For crypto companies, this usually includes blocking cryptocurrency addresses from using its services that are explicitly listed on OFAC’s SDN list, as well as blocking IP addresses from sanctioned countries. Companies — both crypto and non-crypto — may choose to put in place additional measures to mitigate sanctions and other legal risk such as doing KYC, doing diligence on source of funds (e.g., seeing if an address’ funds came from a sanctioned address or from a recent protocol hack), or screening IP address against sanctioned countries.

Tornado Cash introduces a new challenge for sanctions compliance

The Tornado Cash designation is the first time OFAC has sanctioned a set of smart contracts on the Ethereum blockchain. A smart contract is basically a software program that is uploaded to a blockchain and that usually anyone can interact with. Smart contracts can programmed to be ‘immutable,’ which means that they cannot be taken down or updated.

Historically, when an individual person is added to the SDN list — whether in TradFi or crypto — anyone who sends funds to that person or receives funds from that person is typically in violation of sanctions law. This is because, in the vast majority of those cases, it is clear that an individual has intentionally transacted with a sanctioned person or entity.

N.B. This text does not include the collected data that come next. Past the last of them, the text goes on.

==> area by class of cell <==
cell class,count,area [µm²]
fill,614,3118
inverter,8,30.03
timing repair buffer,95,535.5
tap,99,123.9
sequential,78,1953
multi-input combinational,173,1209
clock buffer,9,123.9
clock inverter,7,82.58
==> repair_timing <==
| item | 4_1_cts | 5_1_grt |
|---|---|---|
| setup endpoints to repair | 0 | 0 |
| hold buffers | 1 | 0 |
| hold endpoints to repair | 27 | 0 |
===== config.mk =====
export PLATFORM = sky130hd
export DESIGN_NAME = rx_iq_intf
export DESIGN_NICKNAME = d
export VERILOG_FILES = /design/src/rx_iq_pkg.sv /design/src/iq_sync_fifo.sv /design/src/rx_read_pacer.sv /design/src/rx_iq_intf.sv
export SDC_FILE = /design/constraint.sdc
export NUM_CORES = 2
export LEC_CHECK = 0
export ABC_AREA = 0
export BUFFER_PORTS_ARGS = -buffer_cell sky130_fd_sc_hd__buf_2
export CAP_MARGIN = 0
export CELL_PAD_IN_SITES_DETAIL_PLACEMENT = 1
export CELL_PAD_IN_SITES_GLOBAL_PLACEMENT = 2
export CORE_ASPECT_RATIO = 0.8
export CORE_MARGIN = 1
export CORE_UTILIZATION = 50
export DETAILED_ROUTE_END_ITERATION = 7
export PLACE_DENSITY = 0.75
export SYNTH_ARGS = -nofsm -noshare
export SYNTH_HDL_FRONTEND = slang
export SYNTH_SLANG_ARGS = --single-unit

===== constraint.sdc =====
create_clock -name clk -period 6.3 [get_ports clk]
set_input_delay 0 -clock clk [delete_from_list [all_inputs] [get_ports clk]]
set_output_delay 0 -clock clk [all_outputs]
set_load 0.02 [all_outputs]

What makes the Tornado Cash designation challenging from a compliance and enforcement perspective is that any person who deposits funds into Tornado Cash can trigger the Tornado Cash smart contracts to send funds to any other Ethereum address(es). Theoretically, someone could send funds to Tornado Cash and then specify that those funds be deposited into a totally unrelated cryptocurrency address belonging to a random, unsuspecting, or even unwilling person.

In the days following the designation, we saw actors take advantage of this capability — presumably as a protest against OFAC’s novel decision to sanction a smart contract — by sending funds, unsolicited, from Tornado Cash to cryptocurrency addresses associated with high-profile individuals and celebrities.

These so-called “dusting attacks” have surfaced a number of significant questions for crypto companies that are trying to stay in compliance with sanctions law, including:

  1. Are crypto entities expected to block addresses that have transacted with sanctioned addresses, like Tornado Cash? Even if those addresses are not sanctioned, are crypto companies at risk of sanctions exposure if they interact with addresses that have transacted with Tornado Cash?
  2. If yes, how should crypto companies treat addresses that have received funds unsolicited from a “dusting attack”? Are crypto companies expected to determine whether sanctions or related exposure is “real” or “unintentional”?
  3. Are the requirements for “DeFi frontends,” or websites that provide an interface for users to submit transactions to the blockchain, different from the requirements for regulated financial institutions or even hosted websites of web2 companies?

About DeFi frontends

A decentralized finance (”DeFi”) protocol typically refers to one or more smart contracts that together facilitate financial activity on blockchains. Smart contracts are persistent computer programs that run on blockchain networks. Smart contracts are different from traditional computer programs in that they can run on open-source networks and can be used by anyone. Smart contracts are also unique in that they can be installed on blockchains as permanent computer programs that cannot be modified. (Source).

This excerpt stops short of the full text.